YOUR ASSIGNMENT
Say how many lines in the entries hold the word "recurrence", and reply with that number only.

(Records from a data collection)
☆ ☆ ☆ ☆ ☆ ☆ ☆
File: src/rtl/sha1_ws_window.sv
`timescale 1ns/1ps
module sha1_ws_window #(
   parameter int unsigned WORD_W = sha1_ws_pkg::DEF_WORD_W,
   parameter int unsigned WINDOW = sha1_ws_pkg::DEF_WINDOW
) (
   input  logic                           clk,
   input  logic                           rst_n,
   input  logic                           load,
   input  logic                           shift,
   input  logic [WORD_W*WINDOW-1:0]       blk,
   input  logic [WORD_W-1:0]              fb,
   output logic [WINDOW-1:0][WORD_W-1:0]  win
);

   localparam int unsigned BLOCK_W = WORD_W * WINDOW;

   logic [WINDOW-1:0][WORD_W-1:0] win_q;

   // slot 0 holds the oldest word; slots move toward 0, new word enters at the top
   always_ff @(posedge clk) begin
      if (!rst_n) begin
         win_q <= '0;
      end else if (load) begin
         for (int k = 0; k < int'(WINDOW); k++) begin
            win_q[k] <= blk[BLOCK_W-1-k*WORD_W -: WORD_W];
         end
      end else if (shift) begin
         for (int k = 0; k < int'(WINDOW) - 1; k++) begin
            win_q[k] <= win_q[k+1];
         end
         win_q[WINDOW-1] <= fb;
      end
   end

   assign win = win_q;

endmodule

File: src/rtl/sha1_ws_mixer.sv
`timescale 1ns/1ps
module sha1_ws_mixer #(
   parameter int unsigned WORD_W = sha1_ws_pkg::DEF_WORD_W,
   parameter int unsigned WINDOW = sha1_ws_pkg::DEF_WINDOW,
   parameter int unsigned ROT    = sha1_ws_pkg::DEF_ROT
) (
   input  logic [WINDOW-1:0][WORD_W-1:0] win,
   output logic [WORD_W-1:0]             mixed
);

   localparam int unsigned NT = sha1_ws_pkg::NUM_TAPS;

   logic [WORD_W-1:0] acc [NT];

   for (genvar i = 0; i < int'(NT); i++) begin : g_tap
      localparam int unsigned POS = WINDOW - sha1_ws_pkg::tap_lag(i);
      if (i == 0) begin : g_first
         assign acc[i] = win[POS];
      end else begin : g_chain
         assign acc[i] = acc[i-1] ^ win[POS];
      end
   end

   assign mixed = {acc[NT-1][WORD_W-1-ROT:0], acc[NT-1][WORD_W-1 -: ROT]};

endmodule

File: src/rtl/sha1_wsched.sv
`timescale 1ns/1ps
module sha1_wsched #(
   parameter int unsigned WORD_W = sha1_ws_pkg::DEF_WORD_W,
   parameter int unsigned WINDOW = sha1_ws_pkg::DEF_WINDOW,
   parameter int unsigned ROUNDS = sha1_ws_pkg::DEF_ROUNDS,
   parameter int unsigned ROT    = sha1_ws_pkg::DEF_ROT
) (
   input  logic                        clk,
   input  logic                        rst_n,
   input  logic                        start,
   input  logic                        enable,
   input  logic [WORD_W*WINDOW-1:0]    block_in,
   output logic [WORD_W-1:0]           wt_word,
   output logic [$clog2(ROUNDS)-1:0]   wt_idx,
   output logic                        wt_valid
);

   localparam int unsigned IDX_W = $clog2(ROUNDS);

   initial begin : elab_checks
      assert (WINDOW == sha1_ws_pkg::tap_lag(0))
         else $error("window depth must equal the largest recurrence lag");
      assert (ROUNDS > WINDOW) else $error("round count must exceed window depth");
      assert (ROT >= 1 && ROT < WORD_W) else $error("rotate amount out of range");
   end

   logic [IDX_W-1:0]              t_q;
   logic                          busy_q, pass, adv, shift;
   logic [WINDOW-1:0][WORD_W-1:0] win;
   logic [WORD_W-1:0]             mixed, fb;

   sha1_ws_seq #(.ROUNDS(ROUNDS), .WINDOW(WINDOW), .IDX_W(IDX_W)) u_seq (
      .clk(clk), .rst_n(rst_n), .start(start), .enable(enable),
      .t_q(t_q), .busy_q(busy_q), .pass(pass), .adv(adv)
   );

   assign shift = adv & ~start;

   // feedback select: recirculate message words first, then close the recurrence
   assign fb = pass ? win[0] : mixed;

   sha1_ws_window #(.WORD_W(WORD_W), .WINDOW(WINDOW)) u_win (
      .clk(clk), .rst_n(rst_n), .load(start), .shift(shift),
      .blk(block_in), .fb(fb), .win(win)
   );

   sha1_ws_mixer #(.WORD_W(WORD_W), .WINDOW(WINDOW), .ROT(ROT)) u_mix (
      .win(win), .mixed(mixed)
   );

   // output select: message word straight through, or the freshly computed word
   assign wt_word  = pass ? win[0] : mixed;
   assign wt_idx   = t_q;
   assign wt_valid = adv;

   // the pending word does not change during a stall
   a_r6_word_frozen: assert property (@(posedge clk) disable iff (!rst_n)
      (busy_q && !enable && !start) |=> $stable(wt_word));

   // no index beyond the last round is ever offered
   a_r5_idx_in_range: assert property (@(posedge clk) disable iff (!rst_n)
      wt_valid |-> (int'(wt_idx) < int'(ROUNDS)));

   // nothing is offered before the first start
   a_r1_quiet_after_reset: assert property (@(posedge clk)
      !rst_n |=> !wt_valid);

endmodule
☆ ☆ ☆ ☆ ☆ ☆ ☆
REPLY
2